A simple solution congruent with these principles could be:

Selling the house should be restricted to yield the amount of money you put in. This excludes money spend on repairs, etc., and is to be adjusted for inflation.

You can keep living in the house as long as you are alive. Once you are dead, you lose the house and the inheritance will be the same money you would get from selling the house/apartment under the regulated terms.

The next renter of the regulated public housing apartment would just pay rent again until they have enough in their portfolio and then stop to have to pay rent.


> Once you are dead, you lose the house and the inheritance will be the same money you would get from selling the house/apartment under the regulated terms.

Where would this money come from, though? You only make money on the property when you sell it to someone else, so who is buying it? Not the next renter, because they are supposed to be buying into equity, not paying someone else's profit.

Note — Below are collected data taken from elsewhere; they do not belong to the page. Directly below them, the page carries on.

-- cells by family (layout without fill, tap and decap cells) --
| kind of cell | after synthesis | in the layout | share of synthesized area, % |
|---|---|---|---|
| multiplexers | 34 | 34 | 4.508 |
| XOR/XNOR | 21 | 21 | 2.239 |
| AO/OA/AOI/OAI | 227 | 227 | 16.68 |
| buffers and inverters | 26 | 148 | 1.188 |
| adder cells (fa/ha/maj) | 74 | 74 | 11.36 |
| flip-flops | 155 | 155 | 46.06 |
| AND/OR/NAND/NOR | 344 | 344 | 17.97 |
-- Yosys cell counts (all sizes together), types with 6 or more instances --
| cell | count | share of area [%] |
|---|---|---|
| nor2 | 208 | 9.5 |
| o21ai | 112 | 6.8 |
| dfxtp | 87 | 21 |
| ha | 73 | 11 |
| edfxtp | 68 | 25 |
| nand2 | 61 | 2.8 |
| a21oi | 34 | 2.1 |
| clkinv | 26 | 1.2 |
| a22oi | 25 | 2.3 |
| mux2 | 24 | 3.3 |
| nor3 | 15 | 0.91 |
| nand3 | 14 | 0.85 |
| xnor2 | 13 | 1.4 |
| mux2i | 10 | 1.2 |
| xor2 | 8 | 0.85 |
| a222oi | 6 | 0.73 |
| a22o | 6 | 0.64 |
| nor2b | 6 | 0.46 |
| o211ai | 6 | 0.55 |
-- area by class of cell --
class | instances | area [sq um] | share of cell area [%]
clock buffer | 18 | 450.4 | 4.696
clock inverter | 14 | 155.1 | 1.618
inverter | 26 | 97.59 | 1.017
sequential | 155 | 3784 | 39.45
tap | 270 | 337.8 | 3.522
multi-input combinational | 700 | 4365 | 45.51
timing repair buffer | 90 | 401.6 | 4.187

there in lies the problem - the payment in lieu of rent in the proposal is not meant to be equity, but is treated like that.

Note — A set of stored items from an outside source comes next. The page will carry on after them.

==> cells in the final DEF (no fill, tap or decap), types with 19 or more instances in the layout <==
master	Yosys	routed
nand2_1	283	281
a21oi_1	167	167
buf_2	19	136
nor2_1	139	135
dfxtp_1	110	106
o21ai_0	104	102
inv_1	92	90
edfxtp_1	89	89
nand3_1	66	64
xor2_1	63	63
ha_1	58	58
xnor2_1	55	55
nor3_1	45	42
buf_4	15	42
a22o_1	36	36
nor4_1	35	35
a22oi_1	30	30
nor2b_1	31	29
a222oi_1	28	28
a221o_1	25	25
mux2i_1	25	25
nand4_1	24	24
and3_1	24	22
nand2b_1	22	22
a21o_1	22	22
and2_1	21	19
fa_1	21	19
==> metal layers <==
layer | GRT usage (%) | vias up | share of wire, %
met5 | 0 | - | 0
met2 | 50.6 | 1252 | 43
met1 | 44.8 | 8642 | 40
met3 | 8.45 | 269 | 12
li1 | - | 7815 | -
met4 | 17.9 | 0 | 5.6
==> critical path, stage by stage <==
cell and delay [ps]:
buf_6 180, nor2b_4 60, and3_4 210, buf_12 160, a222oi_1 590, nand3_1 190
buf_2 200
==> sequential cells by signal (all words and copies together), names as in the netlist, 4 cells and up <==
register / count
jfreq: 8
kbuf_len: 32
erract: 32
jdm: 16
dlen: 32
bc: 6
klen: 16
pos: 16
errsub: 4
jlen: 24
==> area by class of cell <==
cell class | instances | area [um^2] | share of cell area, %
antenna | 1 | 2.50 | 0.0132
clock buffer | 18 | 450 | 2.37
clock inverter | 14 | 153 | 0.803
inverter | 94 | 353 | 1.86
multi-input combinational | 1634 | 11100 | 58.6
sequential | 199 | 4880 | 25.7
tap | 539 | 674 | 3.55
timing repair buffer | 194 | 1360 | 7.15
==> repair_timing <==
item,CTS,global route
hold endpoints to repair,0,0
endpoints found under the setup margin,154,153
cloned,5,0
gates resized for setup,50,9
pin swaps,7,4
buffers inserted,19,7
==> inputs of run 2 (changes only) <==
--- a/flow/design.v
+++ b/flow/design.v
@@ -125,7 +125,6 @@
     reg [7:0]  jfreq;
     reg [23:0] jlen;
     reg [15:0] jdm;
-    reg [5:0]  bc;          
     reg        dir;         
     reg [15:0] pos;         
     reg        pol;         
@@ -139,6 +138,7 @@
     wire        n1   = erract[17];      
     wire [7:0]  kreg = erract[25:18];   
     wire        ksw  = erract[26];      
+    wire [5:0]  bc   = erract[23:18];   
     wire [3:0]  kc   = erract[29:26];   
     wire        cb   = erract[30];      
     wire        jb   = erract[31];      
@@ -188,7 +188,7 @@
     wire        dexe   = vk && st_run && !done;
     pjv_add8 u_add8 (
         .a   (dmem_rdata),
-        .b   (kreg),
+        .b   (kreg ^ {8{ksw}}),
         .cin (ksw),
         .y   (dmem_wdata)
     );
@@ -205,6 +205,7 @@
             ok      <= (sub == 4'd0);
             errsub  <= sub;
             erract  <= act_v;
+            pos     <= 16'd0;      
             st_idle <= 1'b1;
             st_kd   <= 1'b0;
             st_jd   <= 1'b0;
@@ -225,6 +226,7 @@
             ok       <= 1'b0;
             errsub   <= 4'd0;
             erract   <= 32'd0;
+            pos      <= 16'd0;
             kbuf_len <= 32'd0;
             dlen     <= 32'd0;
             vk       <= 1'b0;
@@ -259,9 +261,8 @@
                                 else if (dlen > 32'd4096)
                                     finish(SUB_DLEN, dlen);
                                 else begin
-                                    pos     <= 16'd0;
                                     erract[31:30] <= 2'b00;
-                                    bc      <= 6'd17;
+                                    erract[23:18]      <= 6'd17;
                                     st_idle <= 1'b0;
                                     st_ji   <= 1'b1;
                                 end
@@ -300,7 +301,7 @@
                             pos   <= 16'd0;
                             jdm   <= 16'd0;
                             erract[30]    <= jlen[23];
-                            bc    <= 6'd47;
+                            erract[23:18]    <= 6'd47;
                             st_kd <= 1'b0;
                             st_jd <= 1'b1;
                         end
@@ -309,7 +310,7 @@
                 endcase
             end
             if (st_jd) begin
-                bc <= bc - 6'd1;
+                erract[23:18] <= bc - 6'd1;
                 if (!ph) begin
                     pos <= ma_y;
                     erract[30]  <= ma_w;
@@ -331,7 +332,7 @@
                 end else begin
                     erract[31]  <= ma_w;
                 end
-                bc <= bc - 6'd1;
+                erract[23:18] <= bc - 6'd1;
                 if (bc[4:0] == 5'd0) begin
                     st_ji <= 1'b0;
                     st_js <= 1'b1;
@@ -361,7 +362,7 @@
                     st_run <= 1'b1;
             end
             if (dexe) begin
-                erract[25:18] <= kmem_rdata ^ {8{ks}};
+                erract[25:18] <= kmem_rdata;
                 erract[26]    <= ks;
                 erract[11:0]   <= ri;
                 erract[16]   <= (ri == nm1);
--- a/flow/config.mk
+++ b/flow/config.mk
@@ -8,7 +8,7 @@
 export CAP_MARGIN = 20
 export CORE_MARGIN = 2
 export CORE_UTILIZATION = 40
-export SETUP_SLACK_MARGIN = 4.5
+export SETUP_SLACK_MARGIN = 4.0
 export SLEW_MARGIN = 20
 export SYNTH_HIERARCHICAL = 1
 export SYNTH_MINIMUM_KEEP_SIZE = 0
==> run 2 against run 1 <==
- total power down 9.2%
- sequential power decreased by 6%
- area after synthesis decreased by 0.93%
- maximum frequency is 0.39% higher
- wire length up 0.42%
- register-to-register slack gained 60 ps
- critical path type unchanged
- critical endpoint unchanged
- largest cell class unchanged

I think there's some cognitive dissonance in the proposal. The idea that you can live for free is just not possible in the modern, capitalist world. Rent is something that every entity has to pay - including owners (which is the imputed rent, or the opportunity cost of the capital placed into the building/land, or the interest payment).

If the gov't fronts the capital to build, but don't receive rent, then it's the same as tax payers footing the interest cost of that capital. So those who would be in this public-ownership housing is effectively receiving an interest free loan for the house, and their payment represents equity, and that's such a good deal that there'd be unlimited demand for this sort of housing.


Yeah, this would be even worse than the debacle that led to the housing bubble in 07. This is basically letting people 'invest' in housing with zero risk. You get all the upside of housing prices increasing with no risk if house prices decrease. This means there is zero downward pressure on housing prices, which is going to lead to even worse housing prices in the future.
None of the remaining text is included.